I'm not positive why he recommends that, but I imagine it is similar to what cwizardone mentioned... mainly a slight savings in resources/boot time.

But, Pat's official words can be found in the CHANGES_AND_HINTS.TXT file on your favorite mirror. He requests people to not report bugs unless they can reproduce it on a generic kernel.

Code:
Use one of the provided generic kernels for daily use.  Do not report
  bugs until/unless you have reproduced them using one of the stock 
  generic kernels.  You will need to create an initrd in order to boot
  the generic kernels - see /boot/README.initrd for instructions.
  The huge kernels are primarily intended as "installer" and "emergency" 
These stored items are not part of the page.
[config.mk]
export PLATFORM = sky130hd
export DESIGN_NAME = fifo_rptr_empty_ctrl_flat
export DESIGN_NICKNAME = d
export VERILOG_FILES = /design/src/rtl/fifo_rptr_empty_ctrl_if.sv /design/src/rtl/fifo_rptr_empty_ctrl.sv /design/src/flat_wrapper.sv
export SDC_FILE = /design/constraint.sdc
export NUM_CORES = 1
export LEC_CHECK = 0
export CORE_ASPECT_RATIO = 2
export CORE_MARGIN = 2
export CORE_UTILIZATION = 25
export CTS_BUF_LIST = sky130_fd_sc_hd__clkbuf_16
export DETAILED_ROUTE_END_ITERATION = 16
export GPL_TIMING_DRIVEN = 0
export HOLD_SLACK_MARGIN = 0.12
export PLACE_DENSITY = 0.57
export SETUP_SLACK_MARGIN = 0.15
export SYNTH_ARGS = -nofsm -noshare
export SYNTH_HDL_FRONTEND = slang
export SYNTH_SLANG_ARGS = --single-unit
[constraint.sdc]
create_clock -name rclk -period 3.26 [get_ports rclk]
set_input_delay 0.978 -clock rclk [delete_from_list [all_inputs] [get_ports rclk]]
set_output_delay 0.978 -clock rclk [all_outputs]
set_load 0.01 [all_outputs]
[src/rtl/fifo_rptr_empty_ctrl_if.sv]
// Read-side bus of the async FIFO read-pointer controller.
// The master (consumer and synchronizer side) drives the requests and the
// synchronized write pointer. The slave (the controller) drives the pointer,
// the flags and the fill level.
interface fifo_rptr_empty_ctrl_if #(
  parameter int ADDRSIZE = 4
);
  logic                rinc;
  logic [ADDRSIZE:0]   rq2_wptr;
  logic [ADDRSIZE:0]   rae_th;
  logic                rclr_err;
  logic [ADDRSIZE-1:0] raddr;
  logic                rd_en;
  logic [ADDRSIZE:0]   rptr;
  logic                rempty;
  logic                ralmost_empty;
  logic [ADDRSIZE:0]   rlevel;
  logic                runderflow;
  logic                rundf_sticky;

  modport master (
    output rinc, rq2_wptr, rae_th, rclr_err,
    input  raddr, rd_en, rptr, rempty, ralmost_empty, rlevel, runderflow, rundf_sticky
  );

  modport slave (
    input  rinc, rq2_wptr, rae_th, rclr_err,
    output raddr, rd_en, rptr, rempty, ralmost_empty, rlevel, runderflow, rundf_sticky
  );
endinterface

[src/rtl/fifo_rptr_empty_ctrl.sv]
// Read-domain controller of the async FIFO.
// Owns the binary and Gray read pointers, the read address and enable, the
// empty and almost-empty flags, the fill level, and underflow reporting.
module fifo_rptr_empty_ctrl #(
  parameter int ADDRSIZE = 4
) (
  input logic                   rclk,
  input logic                   rrst_n,
  fifo_rptr_empty_ctrl_if.slave bus
);
  logic [ADDRSIZE:0] rbin;
  logic [ADDRSIZE:0] rgray;
  logic              rempty_q;
  logic              ralmost_empty_q;
  logic [ADDRSIZE:0] rlevel_q;
  logic              runderflow_q;
  logic              rundf_sticky_q;

  logic              acc;
  logic [ADDRSIZE:0] rbinnext;
  logic [ADDRSIZE:0] rgraynext;
  logic [ADDRSIZE:0] wbin_s;
  logic [ADDRSIZE:0] level_next;

  // Accepted read: advance the binary pointer and derive its Gray form.
  always_comb begin
    acc       = bus.rinc & ~rempty_q;
    rbinnext  = rbin + {{ADDRSIZE{1'b0}}, acc};
    rgraynext = (rbinnext >> 1) ^ rbinnext;
  end

  // Convert the synchronized Gray write pointer to binary and compute the level.
  // Each binary bit is the XOR of all Gray bits at or above it.
  always_comb begin
    wbin_s = '0;
    for (int unsigned i = 0; i <= ADDRSIZE; i++) begin
      wbin_s[i] = ^(bus.rq2_wptr >> i);
    end
    level_next = wbin_s - rbinnext;
  end

  // Pointer registers.
  always_ff @(posedge rclk or negedge rrst_n) begin
    if (!rrst_n) begin
      rbin  <= '0;
      rgray <= '0;
    end else begin
      rbin  <= rbinnext;
      rgray <= rgraynext;
    end
  end

  // Empty, level and almost-empty flags, evaluated against the post-read pointer.
  always_ff @(posedge rclk or negedge rrst_n) begin
    if (!rrst_n) begin
      rempty_q        <= 1'b1;
      ralmost_empty_q <= 1'b1;
      rlevel_q        <= '0;
    end else begin
      rempty_q        <= (rgraynext == bus.rq2_wptr);
      ralmost_empty_q <= (level_next <= bus.rae_th);
      rlevel_q        <= level_next;
    end
  end

  // Underflow pulse and sticky flag. A set in the same cycle beats a clear.
  always_ff @(posedge rclk or negedge rrst_n) begin
    if (!rrst_n) begin
      runderflow_q   <= 1'b0;
      rundf_sticky_q <= 1'b0;
    end else begin
      runderflow_q <= bus.rinc & rempty_q;
      if (bus.rinc & rempty_q) begin
        rundf_sticky_q <= 1'b1;
      end else if (bus.rclr_err) begin
        rundf_sticky_q <= 1'b0;
      end
    end
  end

  // Output wiring. The enable and address are combinational so a read needs no extra cycle.
  always_comb begin
    bus.raddr         = rbin[ADDRSIZE-1:0];
    bus.rd_en         = acc;
    bus.rptr          = rgray;
    bus.rempty        = rempty_q;
    bus.ralmost_empty = ralmost_empty_q;
    bus.rlevel        = rlevel_q;
    bus.runderflow    = runderflow_q;
    bus.rundf_sticky  = rundf_sticky_q;
  end
endmodule

[src/flat_wrapper.sv]
// flat-port wrapper written by rule: the top's interface ports become plain ports
module fifo_rptr_empty_ctrl_flat 
#(
  parameter int ADDRSIZE = 4
)
  (rclk, rrst_n, bus_rinc, bus_rq2_wptr, bus_rae_th, bus_rclr_err, bus_raddr, bus_rd_en, bus_rptr, bus_rempty, bus_ralmost_empty, bus_rlevel, bus_runderflow, bus_rundf_sticky);
  fifo_rptr_empty_ctrl_if #(.ADDRSIZE(ADDRSIZE)) bus_i ();
  input logic rclk;
  input logic rrst_n;
  input wire logic [$bits(bus_i.rinc)-1:0] bus_rinc;
  input wire logic [$bits(bus_i.rq2_wptr)-1:0] bus_rq2_wptr;
  input wire logic [$bits(bus_i.rae_th)-1:0] bus_rae_th;
  input wire logic [$bits(bus_i.rclr_err)-1:0] bus_rclr_err;
  output wire logic [$bits(bus_i.raddr)-1:0] bus_raddr;
  output wire logic [$bits(bus_i.rd_en)-1:0] bus_rd_en;
  output wire logic [$bits(bus_i.rptr)-1:0] bus_rptr;
  output wire logic [$bits(bus_i.rempty)-1:0] bus_rempty;
  output wire logic [$bits(bus_i.ralmost_empty)-1:0] bus_ralmost_empty;
  output wire logic [$bits(bus_i.rlevel)-1:0] bus_rlevel;
  output wire logic [$bits(bus_i.runderflow)-1:0] bus_runderflow;
  output wire logic [$bits(bus_i.rundf_sticky)-1:0] bus_rundf_sticky;
  assign bus_i.rinc = bus_rinc;
  assign bus_i.rq2_wptr = bus_rq2_wptr;
  assign bus_i.rae_th = bus_rae_th;
  assign bus_i.rclr_err = bus_rclr_err;
  assign bus_raddr = bus_i.raddr;
  assign bus_rd_en = bus_i.rd_en;
  assign bus_rptr = bus_i.rptr;
  assign bus_rempty = bus_i.rempty;
  assign bus_ralmost_empty = bus_i.ralmost_empty;
  assign bus_rlevel = bus_i.rlevel;
  assign bus_runderflow = bus_i.runderflow;
  assign bus_rundf_sticky = bus_i.rundf_sticky;
  fifo_rptr_empty_ctrl #(.ADDRSIZE(ADDRSIZE)) u_core (.rclk(rclk), .rrst_n(rrst_n), .bus(bus_i));
endmodule
==> impl_metrics.toml, run 1 <==
[power_and_ir_drop]
total_leakage_power_uw = 0.000749
power_frac_clock_pct = 11.9
power.sequential.fraction_pct = 20.4
power.share.switching_pct = 37.5
power.share.combinational_pct = 67.7
power.density_cell_area_nw_per_um2 = 1240
power_report.internal_total_uw = 1280
vdd_drop_max_v = 0.000474
switching_power_uw = 766

[finish]
finish.instance_area_um2 = 1640
fraction_of_layout_instances_using_a_drive_strength_above_1_pct = 26.9
num_antenna_cells = 0
area_growth_syn_to_layout_pct = 68.5
final-seq-area_um2 = 453
multi_input_comb_area_um2 = 597
nFillCells = 352
nets = 156

[die]
die_y_um = 92.4
core.rowCount = 32
floorplan.die.width_um = 48.2
core-area_um2 = 3800
die-area_um2 = 4450
design.portCount = 33
floorplan.initialDensity_pct = 25.7

[routing]
avgRoutedWirePerCell_um = 11.8
drt-pass1-iter-count = 2
detail_route.iter0.violations = 4
detail-route-antenna-nets = 0
drc = 0
detail_route.wirelength_mm = 2.14
vias_per_cell = 4.02
detailroute.via_count = 727

[placement]
port_buffers = 32
placed_cell_area_um2 = 1360
place_congestion = 0.690
post-dp-hpwl_mm = 1.65

[synthesis]
syn-mean-instance-area_um2 = 11.5
synth-seq-area-share_pct = 46.4
synthMuxAreaShare_pct = 0
cell_variety_after_synth = 20
post_synth_and_or_nand_nor_area_fraction_pct = 6.15
synth_area_in_compound_gates_pct = 7.69
yosys.area_share.xor_xnor_pct = 18.7
syn_nets = 110
ys.warnings.count = 0
synth_area_um2 = 976
post_synth_inst_count = 85
synth_top_family_by_area = "XOR/XNOR gates"
synth_fa_ha_area_share_pct = 14.9
synth_seq_cells = 18

[min_path]
whs_path_depth = 1
timing.hold.worst_endpoint = "u_core.bus.rundf_sticky$_DFFE_PN0P_"
startpoint_of_the_tightest_hold_check_path = "u_core.bus.rundf_sticky$_DFFE_PN0P_"
hold_class = "flip-flop to flip-flop"

[timing]
finClkSkew_ns = 0.00216
transition_time_at_the_pin_with_the_least_slew_margin_ns = 0.768
period_needed_ns = 3.35
setup_total_negative_slack_ns = -0.0939
final-setup-viol-count = 1
rsz0062_at_grt = "yes"
finalHoldViolations = 0
setup_ws_ns = -0.0939
relSlewSlack_pct = 48.6
slew_viol_final = 0
final.period_utilization_pct = 103
max_freq_ghz = 0.298

[critical_path]
cp.required_ns = 3.44
timing.critical_path.from_type = "input pin"
worst_r2r_path_depth = 12
worst_r2r_endpoint = "u_core.bus.ralmost_empty$_DFF_PN1_"
reg_to_reg_startpoint = "u_core.bus.rempty$_DFF_PN1_"
critical_path.endpoint_type = "flip-flop"
worstPathMaxFanout = 2
rrSetupSlack_ns = 0.45
worst-setup-path-type = "input pin to flip-flop"
worst_ep_arrival_time_ns = 3.53

[clocking]
tritoncts = "done"
cts-buffers-inserted = 3
cts-root-to-sink-buffers = 2
cts-root-buf = "sky130_fd_sc_hd__clkbuf_16"
worst_skew_pair.late_latency_ns = 0.25
tritoncts_num_sinks = 18
htreeDepth = 1
clk_pin_slew_ns = 0.05

[global_routing]
grt-ovfl-total = 0
maximum_number_of_pins_on_one_net_before_global_route_repair = 19
grt_antenna_before_repair = 0
first_global_vias = 795
globalRouteTotalUtil_pct = 11.4
first_pass_grt_wire_length_mm = 3.58

[job]
max_cap_viol_count = 0

[run_status]
outcome = "complete, but fails checks"
violations = "setup timing"
[kinds of logic (layout without fill, tap and decap cells)]
logic type,count (synthesis),in the layout
xor+xnor,20,20
flops,18,18
buf+inv,16,61
fa+ha+maj,11,11
compound gates,10,10
simple gates,10,10
[power groups by stage]
| stage | combinational, uW | clock, uW | sequential (uW) |
|---|---|---|---|
| 2_1_floorplan | 637 | 0 | 463 |
| 3_3_place_gp | 1070 | 0 | 407 |
| 3_5_place_dp | 1090 | 0 | 412 |
| 4_1_cts | 1370 | 246 | 417 |
| 5_1_grt | 1540 | 261 | 430 |
| 6_report | 1380 | 243 | 417 |
[metal layers]
layer  GRT usage [%]  share of wire [%]  vias to the layer above  wire length, um
met5               0                  0                        -                0
met4            6.76                2.6                        0               55
met3            1.17                3.8                        4               81
met2            21.1                 63                       21             1340
met1            10.6                 31                      350              663
li1                -                  -                      352                -
[sequential cells by signal, indices dropped and copies added (netlist names)]
signal	cells
u_core.bus.ralmost_empty	1
u_core.bus.rptr	4
u_core.bus.rempty	1
u_core.bus.rlevel	5
u_core.bus.runderflow	1
u_core.rbin	5
u_core.bus.rundf_sticky	1
[worst max-delay path, cell delays in order]
cell and delay, ns:
sky130_fd_sc_hd__buf_8 0.11, sky130_fd_sc_hd__xor2_4 0.18, sky130_fd_sc_hd__xnor2_2 0.22, sky130_fd_sc_hd__xor2_2 0.20, sky130_fd_sc_hd__xor2_1 0.17, sky130_fd_sc_hd__ha_2 0.21
sky130_fd_sc_hd__fa_1 0.43, sky130_fd_sc_hd__inv_2 0.10, sky130_fd_sc_hd__ha_4 0.20, sky130_fd_sc_hd__nor2b_4 0.12, sky130_fd_sc_hd__o21a_1 0.16, sky130_fd_sc_hd__o21a_1 0.16
sky130_fd_sc_hd__o21a_1 0.16, sky130_fd_sc_hd__o21ai_1 0.12
[cells in the final DEF, fill, tap and decap left out, types with 2 or more instances in the layout]
| cell type | netlist | final |
|---|---|---|
| sky130_fd_sc_hd__a21o_1 | 3 | 3 |
| sky130_fd_sc_hd__a21oi_2 | 0 | 2 |
| sky130_fd_sc_hd__buf_4 | 0 | 9 |
| sky130_fd_sc_hd__clkbuf_16 | 0 | 3 |
| sky130_fd_sc_hd__clkdlybuf4s50_1 | 0 | 27 |
| sky130_fd_sc_hd__dfrtp_1 | 16 | 16 |
| sky130_fd_sc_hd__dfstp_2 | 2 | 2 |
| sky130_fd_sc_hd__dlygate4sd2_1 | 0 | 2 |
| sky130_fd_sc_hd__ha_1 | 10 | 6 |
| sky130_fd_sc_hd__ha_4 | 0 | 3 |
| sky130_fd_sc_hd__inv_1 | 16 | 15 |
| sky130_fd_sc_hd__nand3_1 | 3 | 3 |
| sky130_fd_sc_hd__o21a_1 | 3 | 3 |
| sky130_fd_sc_hd__xnor2_1 | 10 | 7 |
| sky130_fd_sc_hd__xnor2_2 | 0 | 3 |
| sky130_fd_sc_hd__xor2_1 | 9 | 5 |
| sky130_fd_sc_hd__xor2_2 | 1 | 3 |
| sky130_fd_sc_hd__xor2_4 | 0 | 2 |
[repair_timing]
action                                 in CTS  in global routing
setup endpoints to repair                   5                  2
setup buffers                               7                  2
pin swaps                                  11                  6
endpoints found under the hold margin       0                  0
hold buffers                                0                  0
resized for setup                          35                  1
[layout make-up]
type / instances / area share, %
Timing Repair Buffer: 41 / 23.8
Clock buffer: 3 / 4.57
Inverter: 16 / 3.65
Sequential cell: 18 / 27.5
Tap cell: 51 / 3.88
Multi-Input combinational cell: 51 / 36.3
Clock inverter: 1 / 0.228
[cell usage after synthesis]
cell	instances	share of area, %
sky130_fd_sc_hd__a2111oi_2	1	1.5
sky130_fd_sc_hd__a21o_1	3	2.3
sky130_fd_sc_hd__a21oi_1	2	1.0
sky130_fd_sc_hd__and2_1	2	1.3
sky130_fd_sc_hd__and2b_1	1	0.77
sky130_fd_sc_hd__and3_1	1	0.64
sky130_fd_sc_hd__dfrtp_1	16	41
sky130_fd_sc_hd__dfstp_2	2	5.4
sky130_fd_sc_hd__fa_1	1	2.1
sky130_fd_sc_hd__ha_1	10	13
sky130_fd_sc_hd__inv_1	16	6.2
sky130_fd_sc_hd__nand3_1	3	1.5
sky130_fd_sc_hd__nand4_1	1	0.64
sky130_fd_sc_hd__nor2b_1	1	0.64
sky130_fd_sc_hd__o21a_1	3	2.3
sky130_fd_sc_hd__o21ai_0	1	0.51
sky130_fd_sc_hd__or3_1	1	0.64
sky130_fd_sc_hd__xnor2_1	10	9.0
sky130_fd_sc_hd__xor2_1	9	8.1
sky130_fd_sc_hd__xor2_2	1	1.7
[per-stage QoR]
step / hold WS [ns] / util (%) / setup WS, ns / total power [uW] / instances
2_1_floorplan: 0.520 / - / -0.232 / 1100 / 85
3_3_place_gp: 0.466 / 35.8 / -0.992 / 1480 / 168
3_5_place_dp: 0.468 / 35.8 / -1.01 / 1500 / 168
4_1_cts: 0.479 / 42.6 / -0.0853 / 2030 / 179
5_1_grt: 0.498 / 43.2 / -0.286 / 2240 / 181
6_report: 0.475 / 43.2 / -0.0939 / 2040 / 181
[how the worst max path moves through the flow]
stage	from	endpoint	slack (ns)	cells after the start
finish	bus_rq2_wptr[4]	u_core.bus.ralmost_empty$_DFF_PN1_	-0.09	14
global route	bus_rq2_wptr[4]	u_core.bus.ralmost_empty$_DFF_PN1_	-0.29	14
CTS	bus_rq2_wptr[4]	u_core.bus.ralmost_empty$_DFF_PN1_	-0.09	14
detailed placement	bus_rq2_wptr[3]	u_core.bus.ralmost_empty$_DFF_PN1_	-1.01	14
global placement	bus_rq2_wptr[4]	u_core.bus.ralmost_empty$_DFF_PN1_	-0.99	15
floorplan	bus_rq2_wptr[3]	u_core.bus.ralmost_empty$_DFF_PN1_	-0.23	13
(Power assumes the default switching activity.)
==> run 2, diff against run 1 <==
--- a/config.mk
+++ b/config.mk
@@ -5,6 +5,8 @@
 export SDC_FILE = /design/constraint.sdc
 export NUM_CORES = 1
 export LEC_CHECK = 0
+export CELL_PAD_IN_SITES_DETAIL_PLACEMENT = 1
+export CELL_PAD_IN_SITES_GLOBAL_PLACEMENT = 2
 export CORE_ASPECT_RATIO = 2
 export CORE_MARGIN = 2
 export CORE_UTILIZATION = 25
@@ -12,8 +14,9 @@
 export DETAILED_ROUTE_END_ITERATION = 16
 export GPL_TIMING_DRIVEN = 0
 export HOLD_SLACK_MARGIN = 0.12
-export PLACE_DENSITY = 0.57
+export PLACE_DENSITY = 0.8
 export SETUP_SLACK_MARGIN = 0.15
 export SYNTH_ARGS = -nofsm -noshare
 export SYNTH_HDL_FRONTEND = slang
 export SYNTH_SLANG_ARGS = --single-unit
+export TNS_END_PERCENT = 100
==> run 2 against run 1 <==
- the run still ends with setup timing left
- clock-buffer cell count did not move
- largest cell class unchanged
- largest power group unchanged
- critical path type unchanged
- via count rose by 8.9%
- first-iteration DRC count fell by 75%
- combinational power rose by 30%
- critical endpoint unchanged
- highest routed layer unchanged
==> impl_metrics.toml, run 2 (same netlist as run 1, synthesis figures left out) <==
[global_routing]
grt_antenna_before_repair = 0
first_global_vias = 961
globalRouteTotalUtil_pct = 15.1
grt-ovfl-total = 0
first_pass_grt_wire_length_mm = 4.48
maximum_number_of_pins_on_one_net_before_global_route_repair = 19

[clocking]
cts-root-buf = "sky130_fd_sc_hd__clkbuf_16"
htreeDepth = 1
clk_pin_slew_ns = 0.05
tritoncts = "done"
tritoncts_num_sinks = 18
cts-root-to-sink-buffers = 2
worst_skew_pair.late_latency_ns = 0.26
cts-buffers-inserted = 3

[critical_path]
reg_to_reg_startpoint = "u_core.bus.rempty$_DFF_PN1_"
timing.critical_path.from = "bus_rq2_wptr[4]"
worst_r2r_path_depth = 12
critical_path.endpoint_type = "flip-flop"
worst_ep_arrival_time_ns = 3.60
timing.critical_path.from_type = "input pin"
worst_r2r_endpoint = "u_core.bus.ralmost_empty$_DFF_PN1_"
cp.required_ns = 3.45
worst-setup-path-type = "input pin to flip-flop"
crit_path_capture = "u_core.bus.ralmost_empty$_DFF_PN1_"
worstPathMaxFanout = 2
rrSetupSlack_ns = 0.34

[power_and_ir_drop]
vdd_drop_max_v = 0.000570
power.density_cell_area_nw_per_um2 = 1420
total_leakage_power_uw = 0.000798

[placement]
port_buffers = 32
post-dp-hpwl_mm = 1.98
placed_cell_area_um2 = 1360
pre_cts_ws_ns = -1.15
placed_cells_incl_taps = 168
place_congestion = 0.669

[timing]
finClkSkew_ns = 0.00159
final-setup-viol-count = 2
setup_ws_ns = -0.159
slew_viol_final = 0
period_needed_ns = 3.42
max_freq_ghz = 0.292
rsz0062_at_grt = "yes"
transition_time_at_the_pin_with_the_least_slew_margin_ns = 0.778
final.period_utilization_pct = 105
finalHoldViolations = 0
relSlewSlack_pct = 48.0

[run_status]
violations = "setup timing"
outcome = "complete, but fails checks"

[finish]
mostFrequentLayoutCells = "27 x sky130_fd_sc_hd__clkdlybuf4s50_1, 16 x sky130_fd_sc_hd__dfrtp_1, 15 x sky130_fd_sc_hd__inv_1"
nFillCells = 416
nets = 165
fraction_of_layout_instances_using_a_drive_strength_above_1_pct = 32.6
instances_no_fill = 189
area_growth_syn_to_layout_pct = 78.1
final_common_cell = "sky130_fd_sc_hd__clkdlybuf4s50_1"
finalCoreUtilization_pct = 45.7
finish.instance_area_um2 = 1740
num_antenna_cells = 0

[routing]
drc = 0
avgRoutedWirePerCell_um = 14.6
drt-pass1-iter-count = 2
detailroute.via_count = 792
detail-route-antenna-nets = 0
detail_route.iter0.violations = 1
vias_per_cell = 4.19
detail_route.wirelength_mm = 2.76

[job]
max_cap_viol_count = 0

[die]
design.portCount = 33
core-area_um2 = 3800
die_y_um = 92.4
floorplan.initialDensity_pct = 25.7
core.rowCount = 32
die-area_um2 = 4450
floorplan.die.width_um = 48.2

[min_path]
hold_class = "flip-flop to flip-flop"
[run 2: cell types whose count changed in the layout (fill, tap and decap cells not counted), sizes merged]
cell | previous run | this run
buf | 11 | 20
clkinv | 1 | 0
[run 2: worst max-delay path, cell delays in order]
cell and delay [ns]:
sky130_fd_sc_hd__buf_8 0.11, sky130_fd_sc_hd__xor2_4 0.18, sky130_fd_sc_hd__xnor2_2 0.24, sky130_fd_sc_hd__xor2_2 0.21
sky130_fd_sc_hd__xor2_1 0.19, sky130_fd_sc_hd__ha_2 0.22, sky130_fd_sc_hd__fa_2 0.44, sky130_fd_sc_hd__inv_2 0.10
sky130_fd_sc_hd__ha_4 0.21, sky130_fd_sc_hd__nor2b_4 0.12, sky130_fd_sc_hd__o21a_1 0.16, sky130_fd_sc_hd__o21a_1 0.16
sky130_fd_sc_hd__o21a_1 0.18, sky130_fd_sc_hd__o21ai_1 0.12
[run 2: how the worst min path moves through the flow]
stage,start,end,slack [ns],cells after the start
global route,u_core.bus.rundf_sticky$_DFFE_PN0P_,u_core.bus.rundf_sticky$_DFFE_PN0P_,0.54,1
finish,u_core.bus.rundf_sticky$_DFFE_PN0P_,u_core.bus.rundf_sticky$_DFFE_PN0P_,0.51,1
detailed placement,u_core.bus.rundf_sticky$_DFFE_PN0P_,u_core.bus.rundf_sticky$_DFFE_PN0P_,0.52,1
floorplan,u_core.bus.rundf_sticky$_DFFE_PN0P_,u_core.bus.rundf_sticky$_DFFE_PN0P_,0.52,1
CTS,u_core.bus.rundf_sticky$_DFFE_PN0P_,u_core.bus.rundf_sticky$_DFFE_PN0P_,0.53,1
global placement,u_core.bus.rundf_sticky$_DFFE_PN0P_,u_core.bus.rundf_sticky$_DFFE_PN0P_,0.47,1
[run 2: metal layers]
metal / share of wire, % / vias to the layer above / global-route usage, %
met3: 3.6 / 5 / 3.12
met2: 64 / 24 / 28.9
met4: 3.2 / 0 / 8.78
li1: - / 371 / -
met5: 0 / - / 0
met1: 29 / 392 / 11.9
[run 2: power breakdown]
group	total [uW]	switching, uW	internal (uW)	leakage, uW
sequential	425	71.5	354	0.000213
combinational	1800	744	1050	0.000549
clock	247	85.0	162	0.0000370
total	2470	900	1570	0.000798
[run 2: cell type report]
cell class                      instances  area (um2)  area share [%]
Inverter                               16        60.1            3.46
Multi-Input combinational cell         51         596            34.3
Clock buffer                            3        75.1            4.32
Timing Repair Buffer                   50         490            28.2
Sequential cell                        18         453            26.1
Tap cell                               51        63.8            3.67
[run 2: what timing repair did]
item,CTS,global route
resized for setup,39,6
pin swaps,12,8
hold buffers,0,0
buffers inserted,15,3
setup endpoints to repair,6,2
[run 2: per-stage QoR]
stage | power, uW | TNS (ns) | hold WS (ns)
floorplan | 1100 | -0.232 | 0.520
global placement | 1480 | -1.83 | 0.466
detailed placement | 1530 | -2.31 | 0.517
CTS | 2270 | -0.184 | 0.528
global route | 2700 | -0.503 | 0.543
finish | 2470 | -0.283 | 0.514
  kernels in case you forget to make an initrd.  For most systems, you 
  should use the generic SMP kernel if it will run, even if your system is 
  not SMP-capable.  Some newer hardware needs the local APIC enabled in the 
  SMP kernel, and theoretically there should not be a performance penalty 
  with using the SMP-capable kernel on a uniprocessor machine, as the SMP 
  kernel tests for this and makes necessary adjustments.  Furthermore, the 
  kernel sources shipped with Slackware are configured for SMP usage, so you 
  won't have to modify those to build external modules (such as NVidia or 
  ATI proprietary drivers) if you use the SMP kernel.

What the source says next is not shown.